Wednesday, May 13, 2009

Why Do You Need a Corporate Energy Management Policy?

Well-run companies are implementing formal corporate energy policies for the following reasons (in no particular order; the importance of these varies across companies):

1. Demonstrate administrative and legal compliance with respect to environmental liabilities, both current and future. Carbon is the big item here, but so are other direct emissions (fossil fuels used onsite) and indirect emissions (the emissions generated by the power plants that supply your electricity). Your front office should know that the U.S. EPA issued a mandatory greenhouse gas (GHG) reporting rule on 3/7/2009. This rule requires facilities to keep records, starting Jan. 2010, of the GHG it is responsible for producing. Facilities must begin reporting their GHG emissions starting Mar. 15, 2011. Compliance penalties for not doing so will clock in at $32,500 per day. This applies to any facility that generates in excess of 25,000 tons of GHG emissions annually. The biggest and most controllable element of emissions compliance is energy use. That’s why an energy policy is relevant.

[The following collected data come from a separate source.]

===== flow/run.sh =====
#!/bin/bash
# OpenROAD 26Q1-2900-gdf79404cd8, Yosys 0.63+post, stock flow scripts
make -C /OpenROAD-flow-scripts/flow DESIGN_CONFIG=/design/flow/config.mk WORK_HOME=/design/flow/orfs finish

===== flow/config.mk =====
export PLATFORM = sky130hd
export DESIGN_NAME = uart_tx_phy_fsm
export DESIGN_NICKNAME = uart_tx_phy_fsm
export VERILOG_FILES = /design/flow/design.v
export SDC_FILE = /design/flow/constraint.sdc
export NUM_CORES = 4
export LEC_CHECK = 1
export CORE_AREA = 10 10 110 110
export DIE_AREA = 0 0 120 120

===== flow/constraint.sdc =====
current_design uart_tx_phy_fsm

set clk_period 3.9
set clk_io_pct 0.2

create_clock -name clk0 -period $clk_period [get_ports {system_clock}]

set non_clock_inputs [all_inputs -no_clocks]
set_input_delay [expr $clk_period * $clk_io_pct] -clock clk0 $non_clock_inputs
set_output_delay [expr $clk_period * $clk_io_pct] -clock clk0 [all_outputs]

===== flow/design.v =====
module uart_tx_phy_fsm(
    input system_clock,
    input clock_enable,
    input rst_n,
    input center_push,
    input [7:0] data_in,
    input [1:0] delay,
    output reg tx_busy,
    output reg Tx
    );
localparam int CNT_50MS = 2881/2;
localparam int CNT_100MS = 5761/2;
localparam int CNT_200MS = 11521/2;
typedef enum logic [2:0] {IDLE,START,DATA,STOP,WAIT} state_e;
state_e current_state, next_state;
reg [3:0] data_counter;
reg [7:0] data_reg; 
reg [14:0] delay_val;
reg [14:0] count_delay;
always @(*) begin
    case(delay)
        2'b00: delay_val = 0;  
        2'b01: delay_val = CNT_50MS;  
        2'b10: delay_val = CNT_100MS;  
        2'b11: delay_val = CNT_200MS;  
        default: delay_val = 0;  
    endcase
end
always @(posedge system_clock or negedge rst_n) begin
    if (!rst_n) current_state <= IDLE;
    else if(clock_enable) current_state <= next_state;
end
always @(posedge system_clock or negedge rst_n) begin
    if(!rst_n) begin
        Tx <= 1;
        data_counter <= 0;
        count_delay <= 0;
        tx_busy  <= 0;
        data_reg <= 0;
        end else if(clock_enable) begin
    case (next_state) 
    IDLE: 
        begin
            Tx <= 1;
            tx_busy <= 0;
        end
    START: 
        begin
            tx_busy <= 1;
            Tx <= 0;
            data_counter <= 0;
            data_reg <= data_in; 
        end
    DATA: 
        begin
            data_counter <= data_counter+1;
            Tx <= data_reg[0];
            data_reg <= { 1'b0 ,data_reg[7:1]};  
        end
    STOP: 
        begin
            Tx <= 1;
            count_delay <= 0;
        end
     WAIT: 
     begin
         count_delay <= count_delay + 1;
     end
        default: begin Tx <= 1'b0; data_counter <=0; tx_busy <= 0; end 
    endcase
    end
end
always @(*) begin
    case(current_state)        
        IDLE: next_state = (center_push == 1) ? START : IDLE;
        START: next_state = (current_state == START) ? DATA : START;
        DATA: next_state = (data_counter == 8) ? STOP : DATA;
        STOP: next_state = (delay_val == 0) ? IDLE : WAIT;  
        WAIT: next_state = (count_delay == delay_val) ? IDLE : WAIT;
        default: next_state = IDLE;
    endcase
end
endmodule

==> flow_summary.json <==
{
  "worst_pin_slew_ns": 0.745,
  "dieHeight_um": 120,
  "io_buffers": 15,
  "critPathRequiredTime_ns": 4.06,
  "cp-start-kind": "input pin",
  "regArea_um2": 853,
  "maxSlewViolCount": 0,
  "lay_top_cells": "32 x dfrtp_1, 18 x inv_1, 15 x nor2_1, 15 x clkdlybuf4s50_1",
  "clock_sinks": 34,
  "rsz0062_at_grt": "no",
  "setup_violations": 0,
  "worst-r2r-setup-slack_ns": 1.24,
  "combPwrFrac_pct": 36.6,
  "cp-end-kind": "register",
  "holdPathStages": 1,
  "cts_buffers": 5,
  "endpoint": "count_delay[9]$_DFFE_PN0P_",
  "ant_nets": 0,
  "ys.flop_type": "dfrtp_1",
  "chipWidth_um": 120,
  "clockPowerShare_pct": 24.0,
  "num_vias": 1714,
  "post-route-drc-count": 0,
  "synth-async-reset-ratio_pct": 100,
  "ys_ff": 34,
  "swShare_pct": 34.3,
  "max_cap_viol_count": 0,
  "tool_warnings": 30,
  "antenna_cells": 0,
  "post-cts-setup-buffers": 0,
  "top_area_cell": "dfrtp_1",
  "ys_cells": 225,
  "cts_tree": "built",
  "grt_pass1_vias": 1649,
  "arrival_ns": 3.56,
  "rr_endpoint": "count_delay[9]$_DFFE_PN0P_",
  "status": "completed",
  "dp_hpwl_um": 3360,
  "firstDrtPassIters": 4,
  "path_clk_slew_ns": 0.07,
  "grt_overflow": 0,
  "pre_cts_ws_ns": 0.226,
  "routabilityCongestion": 0.809,
  "crit_start": "delay[1]",
  "grt_pass1_wl_um": 8070,
  "ys_seq_share_pct": 40.4,
  "coreArea_um2": 9770,
  "core.rowCount": 36,
  "postCtsHoldBufs": 0,
  "fp-utilization_pct": 21.6,
  "htree_levels": 2,
  "crit_fanout": 15,
  "dieArea_um2": 14400,
  "yosys_area_um2": 2110,
  "relSlewSlack_pct": 50.3,
  "grt_start_max_net_pins": 35,
  "antenna_found_initial": 0,
  "dpl.cell_count": 373,
  "tns_ns": 0,
  "wl_um": 4740,
  "comb_area_um2": 1160,
  "area_growth_pct": 21.2,
  "edf_count": 0,
  "yosysTopAreaCellShare_pct": 37.9,
  "power_frac_seq_pct": 39.4,
  "max-clock-path-buffers": 2,
  "syn_area_um2": 2110,
  "largest_reg_flops": 15,
  "clock_latency_ns": 0.28,
  "cts-root-buf": "clkbuf_8",
  "hold_violations": 0,
  "drt_iter0_drc": 63,
  "period_needed_ns": 3.40,
  "grt_usage_pct": 6.57,
  "nFillCells": 1039,
  "lay_top_count": "dfrtp_1",
  "ys_top_cells_by_area": "dfrtp_1 38%, a211o_1 5.0%, ha_1 4.7%",
  "crit_type": "input pin to register",
  "powerDensity_nw_per_um2": 511,
  "rr_worst_depth": 9,
  "clock.fmax_ghz": 0.294,
  "period_used_pct": 87.1,
  "yosysUniqueCellTypes": 46,
  "intPower_mw": 0.860,
  "synth.avg_cell_area_um2": 9.40,
  "post-route-worst-setup-slack_ns": 0.502,
  "switchingPower_mw": 0.450,
  "cts_resized": 0,
  "avgRoutedWirePerCell_um": 12.4,
  "ys_warn_count": 1,
  "layout-drive-gt1-share_pct": 16.5,
  "io_pins": 16,
  "worst_ir_drop_vdd_uv": 228,
  "fin_util_pct": 26.2,
  "reg2reg_from": "count_delay[0]$_DFFE_PN0P_",
  "syn_inst": 225,
  "final_cells": 381,
  "skew_ns": 0.00835,
  "hp-class": "register to register",
  "power_leakage_nw": 1.22,
  "via_per_inst": 4.50
}
## worst max-delay path: stages
cell             delay (ns)
clkdlybuf4s50_1        0.51
inv_1                  0.07
ha_1                   0.22
or4_4                  0.54
a22oi_2                0.19
nand4_4                0.20
a2111oi_4              0.45
o21ai_2                0.07
buf_4                  0.21
a211o_1                0.30
## layout make-up
cell class / instances / share of cell area, %
multi-input combinational: 165 / 45.2
sequential: 34 / 33.3
timing repair buffer: 23 / 8.20
tap: 133 / 6.49
clock buffer: 7 / 2.98
inverter: 18 / 2.64
clock inverter: 1 / 1.17
## metrics by stage
stage | total power, mW | cell area (um2) | hold slack, ns
3_3_place_gp | 0.995 | 2460 | 0.486
4_1_cts | 1.32 | 2560 | 0.508
2_1_floorplan | 0.841 | 2110 | 0.448
3_5_place_dp | 1.00 | 2460 | 0.489
5_1_grt | 1.40 | 2560 | 0.561
6_report | 1.31 | 2560 | 0.511
## how the worst min path moves through the flow
stage / startpoint / endpoint / slack (ns)
final: data_reg[7]$_DFFE_PN0P_ / data_reg[7]$_DFFE_PN0P_ / 0.51
after global routing: current_state[4]$_DFF_PN0_ / current_state[4]$_DFF_PN0_ / 0.56
after CTS: data_reg[7]$_DFFE_PN0P_ / data_reg[7]$_DFFE_PN0P_ / 0.51
## Yosys cell counts (2+ instances only)
cell,number
o211ai_1,2
inv_1,18
nor2_1,15
nor3b_1,6
xor2_1,4
a211oi_1,2
nor4_1,4
a22o_1,3
nor3_1,7
a21oi_1,6
a211o_1,12
a21o_1,4
nand3_1,11
nand2_1,10
o221a_2,7
or3_1,2
or2_2,10
ha_1,8
o21ai_0,10
nand2b_1,2
dfstp_2,2
clkbuf_1,6
and3_1,12
nand4_1,3
o21ai_1,2
a31oi_1,6
dfrtp_1,32
## layer usage
metal,track usage (%),routed length [um],up-vias
met3,1.86,205,4
met5,0,0,-
met4,0.679,34,0
met2,9.63,1990,23
li1,-,-,880
met1,9.77,2510,807
## logic make-up (layout without fill, tap and decap cells)
family | Yosys count | after routing | synth area share [%]
simple gates | 89 | 89 | 24.3
compound gates | 63 | 63 | 23.6
flops | 34 | 34 | 40.4
buf+inv | 26 | 49 | 4.85
fa+ha+maj | 8 | 8 | 4.73
xor+xnor | 4 | 4 | 1.66
mux | 1 | 1 | 0.533
## power by group through the flow
| stage | registers (mW) | clock network [mW] | logic, mW |
|---|---|---|---|
| 6_report | 0.516 | 0.314 | 0.479 |
| 5_1_grt | 0.532 | 0.339 | 0.533 |
| 4_1_cts | 0.515 | 0.326 | 0.481 |
Power and IR drop assume default switching activity.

2. Capture investment incentives that can improve energy performance and boost productivity. The federal stimulus package provides the latest in an evolving set of investment incentives. There is not “enough money for everybody.” While the disbursement of these funds is still a work in progress at this date, you can bet that the limited funds will ultimately reach the entities that are best prepared to receive them. That means (1) knowing your current energy profile, (2) knowing what the optimal profile SHOULD be, and (3) having a business plan for achieving that optimum. An energy policy is that roadmap.

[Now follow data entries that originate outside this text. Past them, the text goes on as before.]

--- /design/flow/design.v ---
module c6502
(
    input               clock,
    input               ce,
    input               reset_n,
    output      [15:0]  address,
    input       [ 7:0]  in,
    output reg  [ 7:0]  out,
    output reg          rd,
    output reg          we
);
assign address = cp ? ab : pc;
localparam
    LDC = 0,
    ZP  = 1,    ZPX = 2,    ZPY = 3,
    ABS = 4,    ABX = 5,    ABY = 6,    ABZ = 7,
    IX  = 8,    IX2 = 9,    IX3 = 10,
    IY  = 11,   IY2 = 12,   IY3 = 13,
    RUN = 14,   BRA = 15,
    JP1 = 16,   JP2 = 17,
    JND = 18,   TRM = 19,   POP = 20,   JSR = 21,
    RTS = 22;
localparam
    ORA = 0,    AND = 1,    EOR = 2,    ADC = 3,
    STA = 4,    LDA = 5,    CMP = 6,    SBC = 7,
    ASL = 8,    ROL = 9,    LSR = 10,   ROR = 11,
    BIT = 13,   DEC = 14,   INC = 15;
localparam
    DST_A = 0,  DST_X = 1,  DST_Y = 2,  DST_S = 3,
    SRC_D = 0,  SRC_X = 1,  SRC_Y = 2,  SRC_A = 3;
reg [ 7:0]  a, x, y, s, p;
reg         cp;
reg [ 4:0]  t;           
reg [ 2:0]  m;           
reg [15:0]  ab, pc;
reg [ 7:0]  op, w;       
reg [ 3:0]  alu;         
reg [ 1:0]  dst, src;
wire [8:0] zpx = in + x;
wire [8:0] zpy = in + y;
wire [3:0] bra = {p[1], p[0], p[6], p[7]};  
wire [7:0] sn  = s + 1;
always @(posedge clock)
if (reset_n == 1'b0) begin
    p  <= 8'b01100001;
    t  <= 1'b0;
    cp <= 1'b0;
    pc <= 16'h0000;
    a  <= 8'h80;
    x  <= 8'hFE;
    y  <= 8'hDA;
    s  <= 8'h00;
end
else if (ce) begin
    rd  <= 1'b0;
    we  <= 1'b0;
    case (t)
    LDC: begin
        pc  <= pc + 1;
        m   <= 0;
        op  <= in;
        dst <= DST_A;
        src <= SRC_D;
        casex (in)
        8'b010_011_00: t <= JP1;  
        8'b011_011_00: t <= JND;  
        8'b001_000_00: t <= JSR;  
        8'b011_000_00: t <= RTS;  
        8'bxxx_000_x1: t <= IX;
        8'bxxx_010_x1,
        8'b1xx_000_x0: t <= RUN;  
        8'bxxx_100_x1: t <= IY;
        8'bxxx_110_x1: t <= ABY;
        8'bxxx_001_xx: t <= ZP;
        8'bxxx_011_xx,
        8'b001_000_00: t <= ABS;
        8'b10x_101_1x: t <= ZPY;
        8'bxxx_101_xx: t <= ZPX;
        8'b10x_111_1x: t <= ABY;
        8'bxxx_111_xx: t <= ABX;
        8'bxxx_100_00: t <= BRA;
        default:       t <= RUN;
        endcase
        casex (in)
        8'bxxx_xxx_01: begin alu <= in[7:5]; end
        8'b100_xx1_x0: begin alu <= STA; end
        8'b101_xx1_x0,
        8'b101_000_x0,
        8'b101_010_00,
        8'b10x_010_10,
        8'b100_110_00: begin alu <= LDA; end
        8'b11x_000_00,
        8'b11x_xx1_00: begin alu <= CMP; end
        8'b001_0x1_00: begin alu <= BIT; end
        8'b110_xx1_10,
        8'b100_010_00,
        8'b110_010_10: begin alu <= DEC; end
        8'b111_xx1_10,
        8'b11x_010_00: begin alu <= INC; end
        8'b00x_110_00: begin p[0] <= in[5]; t <= LDC; end  
        8'b01x_110_00: begin p[2] <= in[5]; t <= LDC; end  
        8'b101_110_00: begin p[6] <= 1'b0;  t <= LDC; end  
        8'b11x_110_00: begin p[3] <= in[5]; t <= LDC; end  
        8'b0xx_010_10: begin alu <= {1'b1, in[7:5]}; src <= SRC_A; end
        8'b0xx_xx1_10: begin alu <= {1'b1, in[7:5]}; end
        8'b111_010_10: begin t <= LDC; end
        8'b100_110_10: begin t <= LDC; s <= x; end
        8'b101_110_10: begin x <= s; p[7] <= s[7]; p[1] <= s == 0; t <= LDC; end
        8'b0x0_010_00: begin
            t   <= TRM;
            we  <= 1;
            cp  <= 1;
            out <= in[6] ? a : (p | 8'h30);
            ab  <= {8'h01, s};
            s   <= s - 1;
        end
        8'b0x1_010_00: begin t <= POP; cp <= 1; ab <= {8'h01, sn}; s <= sn; end
        8'b011_000_00: begin cp <= 1; ab <= {8'h01, sn}; end
        endcase
        casex (in)
        8'h86, 8'hA6, 8'hB6, 8'h96, 8'h8E, 8'hAE,
        8'hBE, 8'hA2, 8'hCA, 8'hE8, 8'h9A,
        8'hE0, 8'b111_xx1_00:
            dst <= DST_X;
        8'hA0, 8'h84, 8'hA4, 8'h88, 8'hC8,
        8'h8C, 8'hAC, 8'h94, 8'hB4, 8'hBC,
        8'hC0, 8'b110_xx1_00:
            dst <= DST_Y;
        endcase
        case (in)
        8'hE8, 8'hCA, 8'h8A: src <= SRC_X;  
        8'h88, 8'hC8, 8'h98: src <= SRC_Y;  
        8'hA8, 8'hAA: src <= SRC_A;  
        endcase
    end
    ZP:  begin t <= RUN; ab <= in;       cp <= 1; rd <= 1; pc <= pc + 1; end
    ZPX: begin t <= RUN; ab <= zpx[7:0]; cp <= 1; rd <= 1; pc <= pc + 1; end
    ZPY: begin t <= RUN; ab <= zpy[7:0]; cp <= 1; rd <= 1; pc <= pc + 1; end
    ABS: begin t <= ABZ; pc <= pc + 1; ab <= in; end
    ABX: begin t <= ABZ; pc <= pc + 1; ab <= zpx; end
    ABY: begin t <= ABZ; pc <= pc + 1; ab <= zpy; end
    ABZ: begin t <= RUN; pc <= pc + 1; ab[15:8] <= ab[15:8] + in; cp <= 1; rd <= 1; end
    IX:  begin t <= IX2; pc <= pc + 1; cp <= 1; ab <= zpx[7:0]; end
    IY:  begin t <= IY2; pc <= pc + 1; cp <= 1; ab <= in; end
    IX2,
    IY2: begin t <= IX3; w  <= in; ab[7:0] <= ab[7:0] + 1; end
    IX3: begin t <= RUN; rd <= 1; ab <= {in, w}; end
    IY3: begin t <= RUN; rd <= 1; ab <= {in, w} + y; end
    BRA: begin t <= LDC; pc <= pc + 1 + ((bra[op[7:6]] == op[5]) ? {{8{in[7]}}, in[7:0]} : 0); end
    JP1: begin t <= JP2; pc <= pc + 1; w <= in; end
    JP2: begin t <= LDC; pc <= {in, w}; end
    JND: case (m)
        0: begin m <= 1;   ab[ 7:0] <= in; pc <= pc + 1; end
        1: begin m <= 2;   ab[15:8] <= in; pc <= pc + 1; cp <= 1; end
        2: begin m <= 3;   pc[ 7:0] <= in; ab[7:0] <= ab[7:0] + 1; end
        3: begin t <= LDC; pc[15:8] <= in; cp <= 0; end
    endcase
    POP: begin t <= LDC; cp <= 0; if (op[6]) a <= in; else p <= in; end
    JSR: case (m)
        0: begin m <= 1; w  <= in; pc <= pc + 1; end
        1: begin m <= 2; we <= 1; out <= pc[15:8]; ab      <= {8'h01, s};  pc[15:8] <= in; cp <= 1;end
        2: begin m <= 3; we <= 1; out <= pc[ 7:0]; ab[7:0] <= ab[7:0] - 1; pc[7:0]  <= w;  end
        3: begin t <= LDC; cp <= 0; s <= s - 2; end
    endcase
    RTS: case (m)
        0: begin m <= 1;   pc[7:0] <= in; ab[7:0] <= ab[7:0] + 1; end
        1: begin t <= LDC; pc <= {in, pc[7:0]} + 1; s <= s + 2; end
    endcase
    RUN: begin
        cp <= 0;
        t  <= LDC;
        casex (op) 8'bxxx_010_x1, 8'b1xx_000_x0: pc <= pc + 1; endcase
        casex (op)
            8'b100_xxx_01,
            8'b100_xx1_x0: begin t <= TRM; out <= R; we <= 1'b1; cp <= 1'b1; end
            8'bxxx_xxx_01,
            8'b0xx_010_10,
            8'b100_010_10,
            8'b100_110_00: begin a <= R; p <= F; end
            8'b101_xx1_00,
            8'b101_000_00,
            8'b1x0_010_00,
            8'b101_010_00: begin y <= R; p <= F; end
            8'b101_xx1_10,
            8'b101_000_10,
            8'b111_010_00,
            8'b110_010_10,
            8'b101_010_10: begin x <= R; p <= F; end
            8'b0xx_xx1_10,
            8'b11x_xx1_10: begin t <= TRM; out <= R; we <= 1'b1; cp <= 1'b1; p <= F; end
            8'b110_xxx_01,
            8'b11x_000_00,
            8'b11x_xx1_00,
            8'b001_0x1_00: begin p <= F; end
        endcase
    end
    TRM: begin cp <= 0; t <= LDC; end
    endcase
end
wire [7:0] op1 =
    dst == DST_A ? a :
    dst == DST_X ? x :
    dst == DST_Y ? y : s;
wire [7:0] op2 =
    src == SRC_A ? a :
    src == SRC_X ? x :
    src == SRC_Y ? y : in;
wire [8:0] R =
    alu == ORA ? op1 | op2 :
    alu == AND ? op1 & op2 :
    alu == EOR ? op1 ^ op2 :
    alu == ADC ? op1 + op2 + cin :
    alu == STA ? op1 :
    alu == LDA ? op2 :
    alu == CMP ? op1 - op2 :
    alu == SBC ? op1 - op2 - !cin :
    alu == ASL ? {op2[6:0], 1'b0} :
    alu == ROL ? {op2[6:0], cin} :
    alu == LSR ? {1'b0, op2[7:1]} :
    alu == ROR ? {cin, op2[7:1]} :
    alu == BIT ? op1 & op2 :
    alu == DEC ? op2 - 1 :
    alu == INC ? op2 + 1 : 0;
wire sign  =  R[7];         
wire zero  = ~|R[7:0];      
wire oadc  = (op1[7] ^ op2[7] ^ 1'b1) & (op1[7] ^ R[7]);
wire osbc  = (op1[7] ^ op2[7] ^ 1'b0) & (op2[7] ^ R[7]);
wire cin   =  p[0];
wire carry =  R[8];
wire [7:0] F =
    alu == ADC ? {sign, oadc, p[5:2], zero,  carry} :
    alu == CMP ? {sign,       p[6:2], zero, ~carry} :
    alu == SBC ? {sign, osbc, p[5:2], zero, ~carry} :
    alu == ASL || alu == ROL ? {sign, p[6:2], zero, op2[7]} :
    alu == LSR || alu == ROR ? {sign, p[6:2], zero, op2[0]} :
    alu == BIT ? {op2[7:6], p[5:2], zero, p[0]} :
                 {sign,     p[6:2], zero, p[0]};
endmodule
--- /design/flow/run.sh ---
#!/bin/bash
# OpenROAD 26Q1-2900-gdf79404cd8, Yosys 0.63+post, stock flow scripts
make -C /OpenROAD-flow-scripts/flow DESIGN_CONFIG=/design/flow/config.mk WORK_HOME=/design/flow/orfs finish
--- /design/flow/config.mk ---
export PLATFORM = sky130hd
export DESIGN_NAME = c6502
export DESIGN_NICKNAME = c6502
export VERILOG_FILES = /design/flow/design.v
export SDC_FILE = /design/flow/constraint.sdc
export NUM_CORES = 4
export LEC_CHECK = 1
export CORE_UTILIZATION = 40
--- /design/flow/constraint.sdc ---
current_design c6502

set clk_period 10.7
set clk_io_pct 0.2

create_clock -name clk0 -period $clk_period [get_ports {clock}]

set non_clock_inputs [all_inputs -no_clocks]
set_input_delay [expr $clk_period * $clk_io_pct] -clock clk0 $non_clock_inputs
set_output_delay [expr $clk_period * $clk_io_pct] -clock clk0 [all_outputs]
==> metrics.yaml <==
status:
  outcome: "finished clean"
worst_setup_path:
  worstSetupPathType: "in -> reg"
  critPathLaunchType: "input pin"
  end_kind: "flip-flop"
  cp_max_fo: 32
  crit_arrival_ns: 6.73
  crit_required_ns: 11.07
clock_tree:
  clk_pin_slew_ns: 0.06
  cts_resized: 0
  numCtsBuffers: 17
  root_buffer: "clkbuf_16"
  insertion_delay_ns: 0.44
  cts.path.max_buffers: 2
  cts_hold_buf: 0
  cts_tree: "yes"
  post-cts-setup-buffer-count: 0
  htreeDepth: 4
  clock_sinks: 133
placement:
  place_congestion: 1.03
  pre_cts_ws_ns: 3.99
  port_buffers: 36
  dp_hpwl_um: 37000
power_and_ir_drop:
  total_leakage_power_uw: 0.00556
  ir_drop_uv: 113
  power_density_nw_per_um2: 127
floorplanning:
  die_h_um: 184
  die-area_um2: 33900
  initial_core_util_pct: 40.7
  die_x_um: 184
  core_um2: 32600
  boundaryPins: 37
  row_count: 66
synthesis:
  async_flop_share_pct: 0
  ys_sh_mux_pct: 4.93
  synth_cell_type_count: 94
  synth_seq_share_pct: 23.5
  flop_cell: "dfxtp_1"
  numSynthFlops: 133
  syn_area_um2: 13300
  syn_avg_cell_area_um2: 7.74
  xor_area_share_pct: 6.40
  yosys_cells: 1717
  synthAdderAreaFrac_pct: 8.46
  ys_area_um2: 13300
  ys_warn_count: 1
  aoi_share_pct: 29.3
  simple_gate_share_pct: 21.8
  top_logic_kind: "AND-OR/OR-AND gates"
  synth_cells: 1717
  edf_count: 46
layout:
  nFillCells: 3163
  area.growth.synth_to_final_pct: 9.92
  drive_above_1_share_pct: 7.46
  largestRegisters: "t x22, ab x16, pc x16"
  largest_register: "t"
  largest_reg_flops: 22
route:
  ant_nets: 0
  drt-wirelength-per-cell_um: 23.4
  drtPass1Iterations: 7
  via_per_inst: 6.29
  dr.first_iter.drc_count: 1545
  antenna_cells: 0
  routed_wl_um: 50300
  route.detailed.drc: 0
  vias: 13500
final_timing:
  hold_viol_final: 0
  min_period_ns: 6.36
  rsz0062_at_grt: "no"
  maxSlewViolCount: 0
  finalSetupTns_ns: 0
  maxSlewHeadroom_pct: 35.5
  setup_ws_ns: 4.34
  fmax_mhz: 157
  finalClockPeriodUsage_pct: 59.4
  setup_violations: 0
  final.setup_skew_ns: 0.0103
  worst_pin_slew_ns: 0.960
global_route:
  grt_max_degree: 52
  grt_pass1_vias: 12800
  grt_antenna_before_repair: 1
  grt_pass1_wl_um: 77500
  grt-ovfl-total: 0
  grt_usage_pct: 31.0
worst_hold_path:
  hold_class: "reg -> reg"
run:
  maxCapViolCount: 0
  tool_warnings: 46
[where the power goes]
group / internal [µW] / total [µW] / switching [µW]
registers: 550 / 604 / 53.5
logic: 255 / 640 / 385
clock network: 383 / 613 / 230
total: 1190 / 1860 / 669
[logic make-up (layout without fill, tap and decap cells)]
kind of cell / Yosys count / after routing
AOI/OAI and AO/OA: 557 / 557
xor gates and xnor gates: 97 / 97
adders and majority gates: 85 / 85
buffers and inverters: 191 / 177
DFF: 133 / 133
muxes: 59 / 59
and+or+nand+nor: 595 / 595
[final timing paths]
kind         startpoint      to  slack (ns)  cells past startpoint
max               in[0]    p[1]        4.34                     18
min               t[18]   t[18]        0.47                      2
max reg2reg      dst[0]  out[6]        5.60                     13
min reg2reg       t[18]   t[18]        0.47                      2
[cells in the final DEF, fill, tap and decap left out, types with 26 or more instances in the layout]
master           synthesis  layout
a21oi_1                114     114
buf_4                    0      38
clkdlybuf4s50_1          0      32
dfxtp_1                 87      87
edfxtp_1                46      46
ha_1                    77      77
inv_1                   62      62
mux2i_1                 32      32
nand2_1                188     188
nand2b_1                32      32
nand3_1                 58      58
nor2_1                 122     122
nor2b_1                 26      26
nor3_1                  43      43
o211ai_1                36      36
o21ai_0                110     110
xnor2_1                 64      64
xor2_1                  33      33
[cell type report]
class | count | area, µm² | share of cell area [%]
Sequential cell | 133 | 3120 | 21.4
Inverter | 71 | 269 | 1.84
Tap cell | 442 | 553 | 3.79
Clock buffer | 25 | 518 | 3.55
Timing Repair Buffer | 74 | 626 | 4.29
Clock inverter | 7 | 90.1 | 0.617
Multi-Input combinational cell | 1393 | 9420 | 64.5
[cells in the mapped netlist, types with 43 or more instances]
master	count	area (µm²)
nor2_1	122	458
inv_1	62	233
a21oi_1	114	571
edfxtp_1	46	1380
clkbuf_1	91	342
nor3_1	43	215
nand2_1	188	706
dfxtp_1	87	1740
o21ai_0	110	551
xnor2_1	64	561
nand3_1	58	290
ha_1	77	963
[routing by layer]
layer	part of all wire [%]	vias up	global-route usage (%)
met1	42	6413	41.6
met2	47	576	50.4
met3	6.2	129	4.61
li1	-	6376	-
met5	0	-	0
met4	5.2	0	13.8
[through the flow]
step	total power [µW]	hold slack [ns]	std cells	util, %	instance area (µm²)
final	1860	0.468	2145	44.8	14600
after global routing	1950	0.503	2145	44.8	14600
after CTS	1850	0.470	2145	44.8	14600
after detailed placement	1240	0.455	2113	42.9	14000
after global placement	1240	0.441	2113	42.9	14000
after floorplan	1040	0.418	1717	-	13300
[worst max-delay path, stage by stage]
cell and delay, ns:
clkdlybuf4s50_1 0.45, buf_4 0.36, mux2i_1 0.17, o211ai_1 0.29, o21ai_1 0.11, buf_4 0.18, inv_2 0.11, ha_1 0.24
fa_1 0.46, ha_1 0.30, nand3_1 0.07, a32oi_1 0.21, o21ai_1 0.09, a221oi_1 0.25, a2bb2oi_1 0.71, nand4_1 0.18
nor4_1 0.21, a22o_1 0.17
Power and IR drop assume default switching activity.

3. Keeping new business opportunities open. You may be familiar with Wal-Mart: as a corporate policy, they demand that their suppliers demonstrate clean, waste-reduced production processes, or else Wal-Mart doesn’t buy from them. Your customers (the defense department and government agencies) are under executive order direction to improve the energy and sustainability performance of their facilities. It’s only a matter of time before such criteria appear in the terms and conditions of work that they bid out to contractors. It’s hard for a contractor to demonstrate compliance with these expectations WITHOUT a formal energy policy in place.

4. A formal policy is the key to buy-in from your staff. Execution of any organizational effort hinges on its people. Energy cost control requires many staff to change the way they work and make decisions. In the absence of policy, there’s very little to compel them to make those changes.

5. A good policy means less work, not more. A good corporate energy policy sets the standard for taking action. It establishes clear roles, accountabilities, and investment criteria. A clear energy policy saves the company from wasting time and effort. Without such a policy, the company must deliberate energy improvements one at a time, mixed in with all the other core business decisions that have to be made. The energy agenda then becomes a stop-and-go process, and expect to “reinvent the wheel” many times over. Think of a corporate energy policy as a way to largely “automate” the decision-making process, removing the debate and speeding up the results.

BOTTOM LINE: a corporate energy policy has two major purposes: (1) to harmonize energy improvements internal to the organization, and (2) to prepare the organization for outside scrutiny and opportunities, such as compliance and market development. In other words, if energy policy is focused only on internal cost reduction, the glass is only “half full.” A valuable energy policy is one that also helps to improve productivity and provides entry to new business opportunities.